[Stored items]
### src/rtl/ea_gen.sv
`default_nettype none
// ============================================================================
// Module   : ea_gen
// Brief    : LC-3 effective-address stage. Computes ADDR1 + ADDR2, resolves
//            LDI/STI pointer indirection over a memory read, and hands the
//            final EA on over a valid/ready link.
//            Optional user-mode range check enabled by macro ACV_CHECK_EN.
// Revision : 1.0 - initial release
// ============================================================================
module ea_gen #(
    parameter logic [15:0] ACV_LO = 16'h3000,
    parameter logic [15:0] ACV_HI = 16'hFE00
) (
    input  logic        clk,
    input  logic        rst_n,
    input  logic        in_valid,
    output logic        in_ready,
    input  logic [15:0] ir,
    input  logic [15:0] pc,
    input  logic [15:0] base_r,
    input  logic        addr1_sel,
    input  logic [1:0]  addr2_sel,
    input  logic        indirect,
    input  logic        priv,
    output logic        out_valid,
    input  logic        out_ready,
    output logic [15:0] out_ea,
    output logic        acv,
    output logic        mem_req,
    output logic [15:0] mem_addr,
    input  logic        mem_ack,
    input  logic [15:0] mem_rdata
);

    localparam logic [1:0] c_idle    = 2'd0;
    localparam logic [1:0] c_ind_req = 2'd1;
    localparam logic [1:0] c_done    = 2'd2;

    logic [1:0]  r_state;
    logic [1:0]  w_state_nxt;
    logic [15:0] r_ea;
    logic [15:0] w_ea_nxt;
    logic        r_acv;
    logic        w_acv_nxt;
    logic [15:0] w_addr1;
    logic [15:0] w_addr2;
    logic [15:0] w_sum;
    logic        w_accept;
    logic        w_acv_acc;
    logic        w_acv_ptr;

    assign w_addr1  = addr1_sel ? base_r : pc;
    assign w_sum    = w_addr1 + w_addr2;
    assign w_accept = (r_state == c_idle) && in_valid;

    always_comb begin
        w_addr2 = 16'h0000;
        case (addr2_sel)
            2'b01:   w_addr2 = {{10{ir[5]}}, ir[5:0]};
            2'b10:   w_addr2 = {{7{ir[8]}},  ir[8:0]};
            2'b11:   w_addr2 = {{5{ir[10]}}, ir[10:0]};
            default: w_addr2 = 16'h0000;
        endcase
    end

    // Opcode bits never feed the address path.
    wire w_unused_ir = &{1'b0, ir[15:11]};

`ifdef ACV_CHECK_EN
    logic r_priv;

    always_ff @(posedge clk or negedge rst_n) begin
        if (!rst_n)
            r_priv <= 1'b0;
        else if (w_accept)
            r_priv <= priv;
    end

    assign w_acv_acc = priv   & ((w_sum < ACV_LO)     | (w_sum >= ACV_HI));
    assign w_acv_ptr = r_priv & ((mem_rdata < ACV_LO) | (mem_rdata >= ACV_HI));
`else
    assign w_acv_acc = 1'b0;
    assign w_acv_ptr = 1'b0;
    wire w_unused_acv = &{1'b0, priv, ACV_LO, ACV_HI};
`endif

    always_comb begin
        w_state_nxt = r_state;
        w_ea_nxt    = r_ea;
        w_acv_nxt   = r_acv;
        case (r_state)
            c_idle: begin
                if (in_valid) begin
                    w_ea_nxt    = w_sum;
                    w_acv_nxt   = w_acv_acc;
                    // A violating pointer address is reported without being read.
                    w_state_nxt = (indirect && !w_acv_acc) ? c_ind_req : c_done;
                end
            end
            c_ind_req: begin
                if (mem_ack) begin
                    w_ea_nxt    = mem_rdata;
                    w_acv_nxt   = w_acv_ptr;
                    w_state_nxt = c_done;
                end
            end
            c_done: begin
                if (out_ready)
                    w_state_nxt = c_idle;
            end
            default: w_state_nxt = c_idle;
        endcase
    end

    always_ff @(posedge clk or negedge rst_n) begin
        if (!rst_n) begin
            r_state <= c_idle;
            r_ea    <= 16'h0000;
            r_acv   <= 1'b0;
        end else begin
            r_state <= w_state_nxt;
            r_ea    <= w_ea_nxt;
            r_acv   <= w_acv_nxt;
        end
    end

    assign in_ready  = (r_state == c_idle);
    assign out_valid = (r_state == c_done);
    assign mem_req   = (r_state == c_ind_req);
    assign mem_addr  = r_ea;
    assign out_ea    = r_ea;
    assign acv       = r_acv;

endmodule
`default_nettype wire

### config.mk
export PLATFORM = sky130hd
export DESIGN_NAME = ea_gen
export DESIGN_NICKNAME = d
export VERILOG_FILES = /design/src/rtl/ea_gen.sv
export SDC_FILE = /design/constraint.sdc
export NUM_CORES = 1
export LEC_CHECK = 0
export ABC_AREA = 0
export ABC_CLOCK_PERIOD_IN_PS = 3560
export CORE_ASPECT_RATIO = 1.5
export CORE_MARGIN = 2
export CORE_UTILIZATION = 43
export DETAILED_ROUTE_END_ITERATION = 8
export PLACE_DENSITY = 0.87
export SLEW_MARGIN = 20
export SYNTH_ARGS = -nofsm -noshare
export SYNTH_HDL_FRONTEND = slang
export SYNTH_SLANG_ARGS = --single-unit
### constraint.sdc
create_clock -name clk -period 3.56 [get_ports clk]
set_input_delay 0.356 -clock clk [delete_from_list [all_inputs] [get_ports clk]]
set_output_delay 0.356 -clock clk [all_outputs]
set_load 0.1 [all_outputs]
Word-level counts from Yosys, hierarchy flattened
Index checks and enable logic that the tools add are counted.
{"block": "classes", "n_reduce_logical": 4, "muxes": 13, "multipliers": 0, "n_div": 0, "order_cmp": 0, "n_bitwise": 0, "n_addsub": 1, "n_eq_ne": 8, "n_shift": 0}
{"op": "16-bit two-way mux", "count": 3}
{"op": "16-bit case mux with 3 select lines", "count": 1}
{"op": "16-bit case mux with 2 select lines", "count": 1}
{"op": "16-bit adder", "count": 1}
{"op": "2-bit two-way mux", "count": 4}
{"op": "2-bit equality test, second input constant", "count": 3}
{"op": "2-bit case mux with 3 select lines", "count": 1}
{"op": "3-bit AND reduction", "count": 2}
{"op": "2-bit by 1-bit equality test with 1-bit output, second input constant", "count": 2}
{"op": "2-bit by 1-bit inequality test with 1-bit output, second input constant", "count": 2}
{"op": "2-bit logical NOT", "count": 1}
{"op": "1-bit two-way mux", "count": 2}
{"op": "2-bit inequality test, second input constant", "count": 1}
{"op": "1-bit case mux with 2 select lines", "count": 1}
{"op": "2-bit nonzero test", "count": 1}
{"block": "word_totals", "inputBits": 74, "out_inout_bits": 36, "latch_bits": 0, "regBits": 19, "n_memories": 0, "ram_bits": 0, "wordCells": 29, "rom_bits": 0}

Depth between registers and ports, before layout
Gate-level depths: netlist (run 1).
{"block": "logic_depth", "depth_word": 5, "depth_mapped": 11, "depth_no_buf": 11}

Worst setup path before layout (run 1)
OpenSTA, ideal clock, no wires.
{"block": "synth_path", "path_type": "register to register", "from": "reg r_state[1]", "to": "reg r_ea[13], in the netlist mem_addr[13]", "setup_ps": 120, "path_stages_with_launch": 7, "t_required_ps": 3440, "path_slack_ps": 675, "arrival_ps": 2765, "period_less_slack_ps": 2885, "path_cell_list": "dfrtp_1 > clkbuf_1 > nor2_1 > nand2_1 > or3_1 > mux2i_1 > nor2_1"}
{"block": "synth_between", "elab_chain_cells": 3, "word_cells_on_any_way": 7, "cone_classes": "eq/ne: 3; mux: 1; reduce/logical: 3"}
{"element": "start: declaration", "line_no": "39", "source": "logic [1:0] r_state;"}
{"element": "start signal: assignment", "line_no": "117", "source": "r_state <= c_idle;"}
{"element": "start signal: assignment", "line_no": "121", "source": "r_state <= w_state_nxt;"}
{"element": "2-bit logical NOT *"}
{"element": "named net in_ready", "line_no": "17", "source": "output logic in_ready,"}
{"element": "2-bit inequality test (no line) or 2-bit nonzero test (tied branches)"}
{"element": "3-bit AND reduction (no line)"}
{"element": "end signal: assignment", "line_no": "122", "source": "r_ea <= w_ea_nxt;"}
{"element": "end: declaration", "line_no": "41", "source": "logic [15:0] r_ea;"}
Mark *: on every way through the listed nets, which the timed path passes. The rest lies on a longest branch.
A chain may end at the register's enable or synchronous reset.

Final worst setup path (run 1)
{"block": "layout_path", "from": "in addr1_sel", "to": "reg r_ea[14], in the netlist mem_addr[14]"}
{"block": "layout_between", "elab_chain_cells": 4}
{"element": "start: declaration", "line_no": "21", "source": "input logic addr1_sel,"}
{"element": "16-bit two-way mux", "line_no": "52", "source": "assign w_addr1 = addr1_sel ? base_r : pc;"}
{"element": "16-bit adder", "line_no": "53", "source": "assign w_sum = w_addr1 + w_addr2;"}
{"element": "16-bit two-way mux", "line_no": "93", "source": "if (in_valid) begin"}
{"element": "16-bit case mux with 2 select lines", "line_no": "91", "source": "case (r_state)"}
Every way passes these cells. The select of a mux whose other input is x is not followed.

==> flow_summary.json, run 1 <==
{
  "outcome": "completed",
  "dpl.hpwl_um": 4550,
  "overflow": 0,
  "power.leakage_nw": 1.26,
  "fp-row-count": 30,
  "regToRegSetupSlack_ns": 1.60,
  "dr.max_layer_used": "met4",
  "clock-sinks": 18,
  "timing.rr.start": "r_state[0]$_DFFE_PN0P_",
  "dpl.cell_count": 398,
  "holdWs_ns": 0.514,
  "die_area_um2": 5360,
  "syn_area_um2": 2050,
  "required_ns": 3.69,
  "avgSynthCellArea_um2": 8.06,
  "cts_tree": "built",
  "cp_top_family": "buffers and inverters",
  "antenna_found_initial": 0,
  "cts_root_buffer": "clkbuf_8",
  "grt_pass1_vias": 2037,
  "power-per-cell-area_nw_per_um2": 975,
  "wl_met2_um": 2960,
  "nNetsFinal": 426,
  "ys_warn_count": 0,
  "cts_hold_buffers": 0,
  "setup_violations": 0,
  "finalSetupTns_ns": 0,
  "cp_num_cells": 11,
  "syn_nets": 342,
  "antenna_cells": 0,
  "rsz0062_at_grt": "false",
  "synth_seq_area_share_pct": 21.9,
  "syn_to_final_growth_pct": 48.8,
  "cts_buffers": 3,
  "crit_start": "addr1_sel",
  "yosysTopAreaCell": "dfrtp_1",
  "core-area_um2": 4580,
  "maxCapViolCount": 0,
  "grt_max_degree": 24,
  "synthTopCellsByCount": "23 x nand2_1, 23 x o21ai_0, 19 x a21oi_1",
  "ir_drop_uv": 410,
  "htreeDepth": 1,
  "port_buffers": 102,
  "fill_cells": 403,
  "netlist.area_leader.share_pct": 21.9,
  "reg2reg_depth": 6,
  "finClkSkew_ns": 0.00519,
  "async_flop_share_pct": 100,
  "wl_met3_um": 226,
  "cts_buffer_depth": 2,
  "postPlaceCellArea_um2": 3000,
  "maxSlewViolCount": 0,
  "post-route-drc-count": 0,
  "relSlewSlack_pct": 32.6,
  "finalPower_w": 0.00298,
  "crit_arrival_ns": 3.32,
  "grt_usage_pct": 20.8,
  "postCtsSetupBuffers": 0,
  "io_pins": 110,
  "synth-main-ff-cell": "dfrtp_1",
  "die_h_um": 88.7,
  "crit_chain": "clkdlybuf4s50_1, mux2_2, ha_1, inv_1, fa_1, nor2b_1, o31ai_1, a211oi_1, o21ai_0, nor4b_1, nor3_1",
  "cp-end-kind": "flop",
  "cts-resized-gates": 0,
  "fin_crit_ns": 3.18,
  "synthCells": 255,
  "r2r-end": "mem_addr[13]$_DFFE_PN0P_",
  "synth_edf_count": 0,
  "met1_length_um": 2120,
  "tightest_slew_ns": 1.01,
  "die_w_um": 60.4,
  "totalWireLength_um": 5420,
  "crit_path_end": "mem_addr[14]$_DFFE_PN0P_",
  "synth_area_leaders": "dfrtp_1 22%, ha_1 7.3%, mux2_2 7.1%, buf_4 6.6%, o21ai_0 5.6%",
  "firstDrtPassIters": 4,
  "vias": 2134,
  "ys_types": 51,
  "setup.worst_path.start_class": "input pin",
  "critPathKind": "in2reg",
  "cp.buffers_inverters": 2,
  "cp_slowest_stage_delay_ns": 0.78,
  "hold_viol_final": 0,
  "clkSlewWorstSetupHoldPaths_ns": 0.07,
  "post-route-period-util_pct": 89.5,
  "postRouteAntennaNets": 0,
  "slowest_stage": "clkdlybuf4s50_1",
  "ys_ff_latch": 18,
  "grt_pass1_wl_um": 8800,
  "final_area_um2": 3060,
  "place.gp.congestion": 0.797,
  "hold_path.class": "reg2reg",
  "avgViaCountPerCell": 5.31,
  "wire_per_inst_um": 13.5,
  "clk_latency_ns": 0.25,
  "layout.cells.non_filler": 402,
  "drtIter0Drc": 80,
  "max_clock_freq_mhz": 314,
  "crit_fanout": 11,
  "start_util_pct": 44.9,
  "drive_gt1_share_pct": 8.58
}
==> state kept, by name, indices dropped and copies added (netlist names) <==
signal,count
mem_addr,16
r_state,2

> [What you will do]
Each line with the word "parameter" in the records above belongs in the result; copy all of them.

> [Final answer]
    parameter logic [15:0] ACV_LO = 16'h3000,
    parameter logic [15:0] ACV_HI = 16'hFE00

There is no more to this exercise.